Trees to See at BBG
There are well over a thousand trees here at BBG. Some are so distinctive that they’re almost famous—the weeping beech near Oak Circle, for instance, and the hybrid oak at the base of Daffodil Hill. But there are also plenty of hidden gems that deserve to be called out for their resilience and beauty. In some cases, the Garden acquired a rare or unusual tree and placed it in a secluded spot to observe over time in case it couldn’t grow in our climate and soil. Experimenting with plants is one of the most exciting parts of working at a botanic garden, after all. Many of these trees are still growing today. Other specimens may have predated the Garden, and some have just gotten lost in the shuffle. Here are a few of my favorite lesser-known trees at BBG.
Katsura Tree (Cercidiphyllum japonicum)
Plant Family Collection (just east of Oak Circle)
This is one of the oldest trees at BBG—it was planted in 1915. Stand back on the lawn and look at it from a distance to appreciate its elegant form. The multiple trunks form an almost perfect vase shape. It’s spectacular year-round, but it’s especially so in the fall because of its foliage. The color progresses in bands from yellow to orange, then to pink and red. Since the leaves are heart shaped, this creates a rainbow of hearts in autumn. The leaves also have a really pleasant, sweet fragrance in the fall, like brown sugar or cotton candy.
Hackberry Tree (Celtis occidentalis)
This native species is actually considered a weed tree by many gardeners. It can grow in really harsh environments, and you might find one growing out of a crack in the concrete. But this mature specimen proves what an amazing tree it can become, given the chance to thrive in the right place. Our records don’t tell us exactly when this one was planted, but it’s probably about 100 years old and very likely a volunteer tree—the classic ugly duckling that grew into a swan. It has a beautiful canopy that shades BBG’s Administration Building in spring and summer, a nice yellow fall color, and really interesting grayish, gnarly bark.
Sourwood (Oxydendrum arboretum)
Sourwoods are not native quite this far north, but this one is thriving here. It’s a member of the same family as azaleas and rhododendrons (Ericaceae) and produces pretty white flowers in the summer that bees—and beekeepers—love. (Sourwood honey is thought to be one of the best-tasting, sweetest honeys.) Its leaves turn a brilliant red in the fall, and the seedpods hang from the ends of the branches like fingers waving at you. In the South, it’s sometimes called dead man’s finger tree. The seedpods persist after the leaves drop, which appropriately enough tends to happen right around Halloween, though as temperatures have been warming, the leaves tend to stay on into early November. This particular tree suffered some broken limbs during Hurricane Sandy, but it’s recovering nicely.

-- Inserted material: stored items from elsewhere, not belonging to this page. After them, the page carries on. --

### config.mk
export PLATFORM = sky130hd
export DESIGN_NAME = pc_ret_stack
export DESIGN_NICKNAME = d
export VERILOG_FILES = /design/src/rtl/stk_pkg.sv /design/src/rtl/stk_ctrl.sv /design/src/rtl/stk_datapath.sv /design/src/rtl/pc_ret_stack.sv
export SDC_FILE = /design/constraint.sdc
export NUM_CORES = 1
export LEC_CHECK = 0
export ABC_AREA = 1
export ABC_CLOCK_PERIOD_IN_PS = 3900
export BUFFER_PORTS_ARGS = -buffer_cell sky130_fd_sc_hd__buf_2
export CORE_MARGIN = 10
export CORE_UTILIZATION = 50
export DETAILED_ROUTE_END_ITERATION = 16
export GPL_ROUTABILITY_DRIVEN = 1
export PLACE_DENSITY_LB_ADDON = 0.3
export REMOVE_ABC_BUFFERS = 1
export SYNTH_ARGS = -nofsm -noshare
export SYNTH_HDL_FRONTEND = slang
export SYNTH_SLANG_ARGS = --single-unit
### constraint.sdc
create_clock -name clk -period 3.9 [get_ports clk]
set_input_delay 0.78 -clock clk [delete_from_list [all_inputs] [get_ports clk]]
set_output_delay 0.78 -clock clk [all_outputs]
set_load 0.02 [all_outputs]
### src/rtl/stk_pkg.sv
package stk_pkg;
  localparam int STK_IDX_MAX_W = 8;

  typedef struct packed {
    logic                     wr;
    logic [STK_IDX_MAX_W-1:0] wrIdx;
    logic                     rdValid;
    logic [STK_IDX_MAX_W-1:0] rdIdx;
  } stkStrobe_t;
endpackage

### src/rtl/stk_ctrl.sv
module stk_ctrl
  import stk_pkg::*;
#(
  parameter int DEPTH     = 33,
  parameter int LOW_MARK  = 3,
  parameter int HIGH_MARK = 28,
  localparam int CNT_W    = $clog2(DEPTH + 1)
) (
  input  logic             clk,
  input  logic             rstN,
  input  logic             pushReq,
  input  logic             popReq,
  input  logic             irqEn,
  output stkStrobe_t       strobe,
  output logic [CNT_W-1:0] cnt,
  output logic             isEmpty,
  output logic             isFull,
  output logic             ovfErr,
  output logic             undErr,
  output logic             irq
);
  localparam logic [CNT_W-1:0] CNT_MAX = CNT_W'(DEPTH);
  localparam logic [CNT_W-1:0] CNT_LOW = CNT_W'(LOW_MARK);
  localparam logic [CNT_W-1:0] CNT_HIGH = CNT_W'(HIGH_MARK);

  logic doReplace, doPush, doPop, pushBlocked, popBlocked;
  logic [CNT_W-1:0] cntNext;

  always_comb begin
    isEmpty     = (cnt == '0);
    isFull      = (cnt == CNT_MAX);
    doReplace   = pushReq && popReq && !isEmpty;
    doPush      = pushReq && !doReplace && !isFull;
    doPop       = popReq && !pushReq && !isEmpty;
    pushBlocked = pushReq && !popReq && isFull;
    popBlocked  = popReq && isEmpty;

    strobe.wr      = doReplace || doPush;
    strobe.wrIdx   = doReplace ? STK_IDX_MAX_W'(cnt - 1'b1) : STK_IDX_MAX_W'(cnt);
    strobe.rdValid = !isEmpty;
    strobe.rdIdx   = STK_IDX_MAX_W'(cnt - 1'b1);

    cntNext = cnt;
    if (doPush)     cntNext = cnt + 1'b1;
    else if (doPop) cntNext = cnt - 1'b1;

    irq = irqEn && ((cnt < CNT_LOW) || (cnt > CNT_HIGH));
  end

  always_ff @(posedge clk or negedge rstN) begin
    if (!rstN) begin
      cnt    <= '0;
      ovfErr <= 1'b0;
      undErr <= 1'b0;
    end else begin
      cnt <= cntNext;
      if (pushBlocked) ovfErr <= 1'b1;
      if (popBlocked)  undErr <= 1'b1;
    end
  end

  p_level_bound_r7: assert property (@(posedge clk) disable iff (!rstN)
    cnt <= CNT_MAX);
  p_no_overflow_r5: assert property (@(posedge clk) disable iff (!rstN)
    isFull && pushReq && !popReq |=> isFull && ovfErr);
  p_ovf_sticky_r5: assert property (@(posedge clk) disable iff (!rstN)
    ovfErr |=> ovfErr);
  p_no_underflow_r6: assert property (@(posedge clk) disable iff (!rstN)
    isEmpty && popReq |=> undErr);
  p_und_sticky_r6: assert property (@(posedge clk) disable iff (!rstN)
    undErr |=> undErr);
  p_replace_level_r4: assert property (@(posedge clk) disable iff (!rstN)
    pushReq && popReq && !isEmpty |=> $stable(cnt));
  p_irq_empty_r8: assert property (@(posedge clk) disable iff (!rstN)
    isEmpty && irqEn |-> irq);
  p_irq_full_r9: assert property (@(posedge clk) disable iff (!rstN)
    isFull && irqEn |-> irq);
  p_irq_gated_r10: assert property (@(posedge clk) disable iff (!rstN)
    !irqEn |-> !irq);
endmodule

### src/rtl/stk_datapath.sv
module stk_datapath
  import stk_pkg::*;
#(
  parameter int DEPTH  = 33,
  parameter int DATA_W = 16,
  localparam int IDX_W = (DEPTH > 1) ? $clog2(DEPTH) : 1
) (
  input  logic              clk,
  input  stkStrobe_t        strobe,
  input  logic [DATA_W-1:0] wrData,
  output logic [DATA_W-1:0] topData
);
  logic [DATA_W-1:0] mem [DEPTH];
  logic [IDX_W-1:0]  wrSel, rdSel;

  assign wrSel = strobe.wrIdx[IDX_W-1:0];
  assign rdSel = strobe.rdIdx[IDX_W-1:0];

  always_ff @(posedge clk) begin
    if (strobe.wr) mem[wrSel] <= wrData;
  end

  always_comb begin
    topData = '0;
    if (strobe.rdValid) topData = mem[rdSel];
  end

  p_write_in_range_r2: assert property (@(posedge clk)
    strobe.wr |-> (32'(wrSel) < DEPTH));
endmodule

### src/rtl/pc_ret_stack.sv
module pc_ret_stack
  import stk_pkg::*;
#(
  parameter int DEPTH     = 33,
  parameter int DATA_W    = 16,
  parameter int LOW_MARK  = 3,
  parameter int HIGH_MARK = 28,
  localparam int CNT_W    = $clog2(DEPTH + 1)
) (
  input  logic              clk,
  input  logic              rstN,
  input  logic              pushReq,
  input  logic              popReq,
  input  logic [DATA_W-1:0] pushAddr,
  input  logic              levelIrqEn,
  output logic [DATA_W-1:0] topAddr,
  output logic [CNT_W-1:0]  fillLevel,
  output logic              isEmpty,
  output logic              isFull,
  output logic              overflowErr,
  output logic              underflowErr,
  output logic              levelIrq
);
  stkStrobe_t strobe;

  stk_ctrl #(
    .DEPTH(DEPTH), .LOW_MARK(LOW_MARK), .HIGH_MARK(HIGH_MARK)
  ) u_ctrl (
    .clk(clk), .rstN(rstN), .pushReq(pushReq), .popReq(popReq),
    .irqEn(levelIrqEn), .strobe(strobe), .cnt(fillLevel),
    .isEmpty(isEmpty), .isFull(isFull), .ovfErr(overflowErr),
    .undErr(underflowErr), .irq(levelIrq)
  );

  stk_datapath #(
    .DEPTH(DEPTH), .DATA_W(DATA_W)
  ) u_dp (
    .clk(clk), .strobe(strobe), .wrData(pushAddr), .topData(topAddr)
  );
endmodule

China Fir (Cunninghamia lanceolata ‘Glauca’)
Japanese Hill-and-Pond Garden
This gorgeous conifer is tucked away near the back gate that leads in from the Cherry Cultivar area of the Garden. One of the nicest perspectives for seeing it is from the path just across the pond. Look for a 40-foot-tall, straight-trunked, pyramid-shaped tree with blue-tinted foliage. As you walk along the path toward it, you’ll notice its smooth, reddish bark and a really nice fragrance coming from the older needles that have dropped to the ground. They smell kind of like cedar. This is also a great tree for birds to nest in—the sharp needles keep predators out. Cardinals, robins, and other year-round residents often take advantage of this feature.

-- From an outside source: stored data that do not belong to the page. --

**config.mk**
```make
export PLATFORM = sky130hd
export DESIGN_NAME = ipc_drain_ctl
export DESIGN_NICKNAME = d
export VERILOG_FILES = /design/src/rtl/ipc_pkg.sv /design/src/rtl/ipc_drain_ctl.sv
export SDC_FILE = /design/constraint.sdc
export NUM_CORES = 1
export LEC_CHECK = 0
export BUFFER_PORTS_ARGS = -buffer_cell sky130_fd_sc_hd__buf_2
export CAP_MARGIN = 20
export CORE_AREA = 2 2 39 41
export CTS_CLUSTER_DIAMETER = 100
export DETAILED_ROUTE_END_ITERATION = 10
export DIE_AREA = 0 0 41 43
export HOLD_SLACK_MARGIN = 0.1
export PLACE_DENSITY = 0.68
export SLEW_MARGIN = 20
export SYNTH_ARGS = -nofsm -noshare
export SYNTH_HDL_FRONTEND = slang
export SYNTH_SLANG_ARGS = --single-unit
```
**constraint.sdc**
```tcl
create_clock -name clk -period 3.3 [get_ports clk]
set_clock_uncertainty 0.15 [all_clocks]
set_input_delay 0.66 -clock clk [delete_from_list [all_inputs] [get_ports clk]]
set_output_delay 0.66 -clock clk [all_outputs]
set_load 0.005 [all_outputs]
```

Japanese Stewartia (Stewartia pseudocamellia)
Walk along the path just above the stone wall on the east side of the Osborne Garden to see this beautiful small tree. It has something interesting going on year-round. Stewartias are related to camellias, and in the summertime, they produce similar white flowers, which attract a lot of bumble bees. It also has fantastic fall color. The leaf color progresses at different rates, even on the same branch, so you’ll see yellow, orange, and red simultaneously. It also has a really distinctive trunk and branches with multicolored, exfoliating bark that has flakes of yellow and red with green cortex visible beneath. This specimen is the largest stewartia in the Garden, and it’s older than you might think. It was planted in 1969 but has only grown to 35 feet tall. It’s a pretty slow-growing species in general, which is one of the reasons it’s getting more popular with home gardeners. Keep an eye out and you’ll start to notice more of them around.